AI CLIs like Claude Code, Gemini CLI, and Cursor accelerate delivery, but they default to happy-path code. Here's the workflow I use to wrap them in production-grade engineering discipline.

|9 min read

Introduction

Terminal-based AI coding agents like Claude Code, Gemini CLI, Qwen CLI, and Cursor accelerate development by translating natural language into working code. But they share a predictable flaw: they optimize for speed and completeness over safety. Without guardrails, they generate happy-path implementations that skip error handling, omit test coverage, ignore observability, and bypass rollback strategies.

The solution is not to restrict the AI, but to structure the interaction. This workflow enforces engineering discipline at every stage, ensuring AI output meets production standards before it reaches version control.

Initial Setup: Anchor AI Behavior & Tool Syntax

Most CLI agents support auto-loading project context files at the start of each session (verify your tool's version for exact behavior). To anchor the AI, place one of the following in your repository root:

  • CLAUDE.md (Claude Code)
  • .cursorrules (Cursor)
  • AGENTS.md or .gemini/config (Gemini CLI, Qwen CLI, custom agents)

Include your tech stack, coding standards, and architectural preferences in the file. This prevents repetitive prompting and ensures consistent behavior across fresh sessions.

💡 Pro tip: Paste the baseline directive below directly into your context file and omit it from individual phase prompts. This saves ~150 tokens/turn and prevents duplication drift.

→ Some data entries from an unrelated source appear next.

From an optimization exercise on the open Yosys and OpenROAD flow, aimed at small area; shortcuts taken in it are not production practice. The RTL was checked by simulation tests, not by an equivalence proof against the original design. Power figures rest on the tool's default switching activity, not on a simulated workload.

==> flow/design.v, too long to show whole: its modules and the start of the top module <==
// module goStickMan: 923 lines
module goStickMan(clk, resetn, go, up, down, plot, x, y, colour, HEX2, HEX1, HEX0);
  // ...
==> flow/flow/run.sh <==
#!/bin/bash
# Own layout flow: the standard ORFS flow (standard.sh) with synthesis and buffering choices:
#  - flow/own.mk is added to the ORFS config: it keeps the half/full adder cells out
#    (DONT_USE_CELLS), so Yosys's adder extraction leaves that logic to ABC, and buffers the
#    ports with the smallest buffer cell;
#  - ABC maps with flow/abc_area.script from several random seeds, run in parallel, and the
#    smallest result is kept (flow/own_synth.tcl).
# Registers, floorplan, power grid, placement, CTS and routing are the standard flow's.
set -euo pipefail
here=$(pwd)
cat config.mk flow/own.mk > own_config.mk
sed "s#source \$::env(SCRIPTS_DIR)/synth.tcl#source $here/flow/own_synth.tcl#" synth_recipe.tcl > own_synth_top.tcl
sed -e "s#DESIGN_CONFIG=[^ ]*#DESIGN_CONFIG=$here/own_config.mk#" \
    -e "s#SYNTH_SCRIPT=[^ ]*#SYNTH_SCRIPT=$here/own_synth_top.tcl#" standard.sh > own_standard.sh
export OWN_ABC_SCRIPT=$here/flow/abc_area.script
export OWN_ABC_DIR=$here/abc_runs
export OWN_ABC_SEEDS="1 2 3 4 5 6 7 8 9 10 11 12 13 14 15 16"
bash own_standard.sh > flow_make.log 2>&1
==> flow/flow/abc_area.script <==
strash
&get -n
&fraig -x
&put
scorr
dc2
strash
&get -n
&deepsyn -T 60 -S @SEED@
&put
strash
&get -n
&dch -f
&nf -a -R 1000 -C 32 -F 8 -A 8 -p
&put
strash
&get -n
&dch -f
&nf -a -R 1000 -C 32 -F 8 -A 8 -p
&put
topo
stime -c
==> flow/flow/own.mk <==
export DONT_USE_CELLS += sky130_fd_sc_hd__ha_1 sky130_fd_sc_hd__fa_1
export BUFFER_PORTS_ARGS = -buffer_cell sky130_fd_sc_hd__buf_1
==> flow/flow/own_synth.tcl <==
# ORFS's synth.tcl, read and run unchanged except its ABC call: own_abc runs ABC
# on the same input from several random seeds at once (flow/abc_area.script with
# @SEED@ replaced), and keeps the smallest mapped result.
proc own_abc {abc_args} {
  set dir $::env(OWN_ABC_DIR)
  file mkdir $dir
  set rest [lrange $abc_args 2 end]
  # ABC's read_lib / read_constr lines, as Yosys's abc pass writes them
  set readlib "read_lib"
  set lib ""
  set constr ""
  for {set i 0} {$i < [llength $rest]} {incr i} {
    set a [lindex $rest $i]
    if {$a eq "-dont_use"} { incr i; append readlib " -X \"[lindex $rest $i]\"" }
    if {$a eq "-liberty"} { incr i; set lib [lindex $rest $i] }
    if {$a eq "-constr"} { incr i; set constr [lindex $rest $i] }
  }
  append readlib " -w \"$lib\""
  # 1. write ABC's input network
  design -save own_pre
  set f [open $dir/capture.script w]
  puts $f "write_blif $dir/in.blif"
  puts $f "strash"
  puts $f "map"
  close $f
  abc -script $dir/capture.script {*}$rest
  design -load own_pre
  # 2. the seeds, in parallel
  set tf [open $::env(OWN_ABC_SCRIPT)]
  set template [read $tf]
  close $tf
  if {[info exists ::env(YOSYS_EXE)]} {
    set abcbin [file join [file dirname [file normalize $::env(YOSYS_EXE)]] yosys-abc]
  } else {
    set abcbin [auto_execok yosys-abc]
  }
  set sh [open $dir/run_all.sh w]
  foreach s $::env(OWN_ABC_SEEDS) {
    set f [open $dir/seed_$s.script w]
    puts $f [string map [list @SEED@ $s] $template]
    close $f
    set f [open $dir/run_$s.abc w]
    puts $f "read_blif $dir/in.blif"
    puts $f $readlib
    if {$constr ne ""} { puts $f "read_constr -v \"$constr\"" }
    puts $f "source $dir/seed_$s.script"
    puts $f "write_blif $dir/out_$s.blif"
    puts $f "print_stats"
    close $f
    puts $sh "$abcbin -f $dir/run_$s.abc > $dir/log_$s.txt 2>&1"
  }
  close $sh
  set jobs 8
  if {[info exists ::env(NUM_CORES)]} { set jobs $::env(NUM_CORES) }
  set sh [open $dir/run_par.sh w]
  puts $sh "xargs -P $jobs -I CMD bash -c CMD < $dir/run_all.sh"
  close $sh
  exec bash $dir/run_par.sh
  # 3. the smallest
  set best ""
  set best_area 1e30
  foreach s $::env(OWN_ABC_SEEDS) {
    if {![file exists $dir/out_$s.blif]} continue
    set f [open $dir/log_$s.txt]
    set txt [read $f]
    close $f
    if {[regexp {area =\s*([0-9.]+)} [lindex [regexp -all -inline {area =\s*[0-9.]+} $txt] end] -> area]} {
      puts "own_abc: seed $s area $area"
      if {$area < $best_area} { set best_area $area; set best $s }
    }
  }
  if {$best eq ""} { error "own_abc: no ABC run finished" }
  puts "own_abc: keeping seed $best (area $best_area)"
  # 4. take it in through Yosys's abc pass
  set f [open $dir/take.script w]
  puts $f "read_blif $dir/out_$best.blif"
  close $f
  abc -script $dir/take.script {*}$rest
}
set own_f [open $::env(SCRIPTS_DIR)/synth.tcl]
set own_txt [read $own_f]
close $own_f
set own_old {log_cmd abc {*}$abc_args}
if { [string first $own_old $own_txt] < 0 } { error "own_synth.tcl: ABC call not found in synth.tcl" }
set own_txt [string map [list $own_old {own_abc $abc_args}] $own_txt]
eval $own_txt
==> flow/standard.sh <==
#!/bin/bash
# synth_recipe.tcl (not shown) runs the flow's synth.tcl, then flattens the netlist and writes it again
# the make line also repeats each setting of config.mk as NAME=value (left out here)
make -C /OpenROAD-flow-scripts/flow DESIGN_CONFIG=/design/flow/config.mk WORK_HOME=/design/flow/orfs CLKGATE_MAP_FILE= SYNTH_SCRIPT=/design/flow/synth_recipe.tcl "${@:-finish}"
==> flow/config.mk <==
export PLATFORM = sky130hd
export DESIGN_NAME = goStickMan
export DESIGN_NICKNAME = goStickMan
export VERILOG_FILES = /design/flow/design.v
export SDC_FILE = /design/flow/constraint.sdc
export NUM_CORES = 8
export LEC_CHECK = 0
export ABC_AREA = 1
export CAP_MARGIN = 20
export CORE_MARGIN = 2
export CORE_UTILIZATION = 30
export CTS_BUF_LIST = sky130_fd_sc_hd__clkbuf_8
export SLEW_MARGIN = 20
==> flow/constraint.sdc <==
create_clock -name core_clock -period 20.0 [get_ports {clk}]
set_input_delay 4.0000 -clock core_clock [delete_from_list [all_inputs] [get_ports {clk}]]
set_output_delay 4.0000 -clock core_clock [all_outputs]
set_load 0.01 [all_outputs]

Baseline Directive for Context File:

1 You are a senior production engineer. Always prioritize security, observability, and rollback safety over speed. Never skip error handling, tests, or structured logging. Output diffs, not raw files. Ask clarifying questions before assuming edge cases.

Tool-Specific Execution Notes:

  • Claude Code: Use /plan to lock the agent into design mode. Reference files with @path to inject exact context.
  • Cursor: Use @workspace or @file to scope the agent. Enable Agent Mode for iterative file generation.
  • Gemini CLI / Qwen CLI: Pass --context-file PLAN.md or use inline @ references. Some versions support --strict or sandbox flags to reduce speculative code generation—check your CLI docs for availability.

Required Upstream Artifacts:

The workflow assumes pre-existing or stakeholder-provided reference material — user stories, acceptance criteria, business rules, regulatory constraints, and any existing schema or API contracts. Place these in a dedicated directory (e.g., docs/references/) and pass them by @path when prompting Phase 1.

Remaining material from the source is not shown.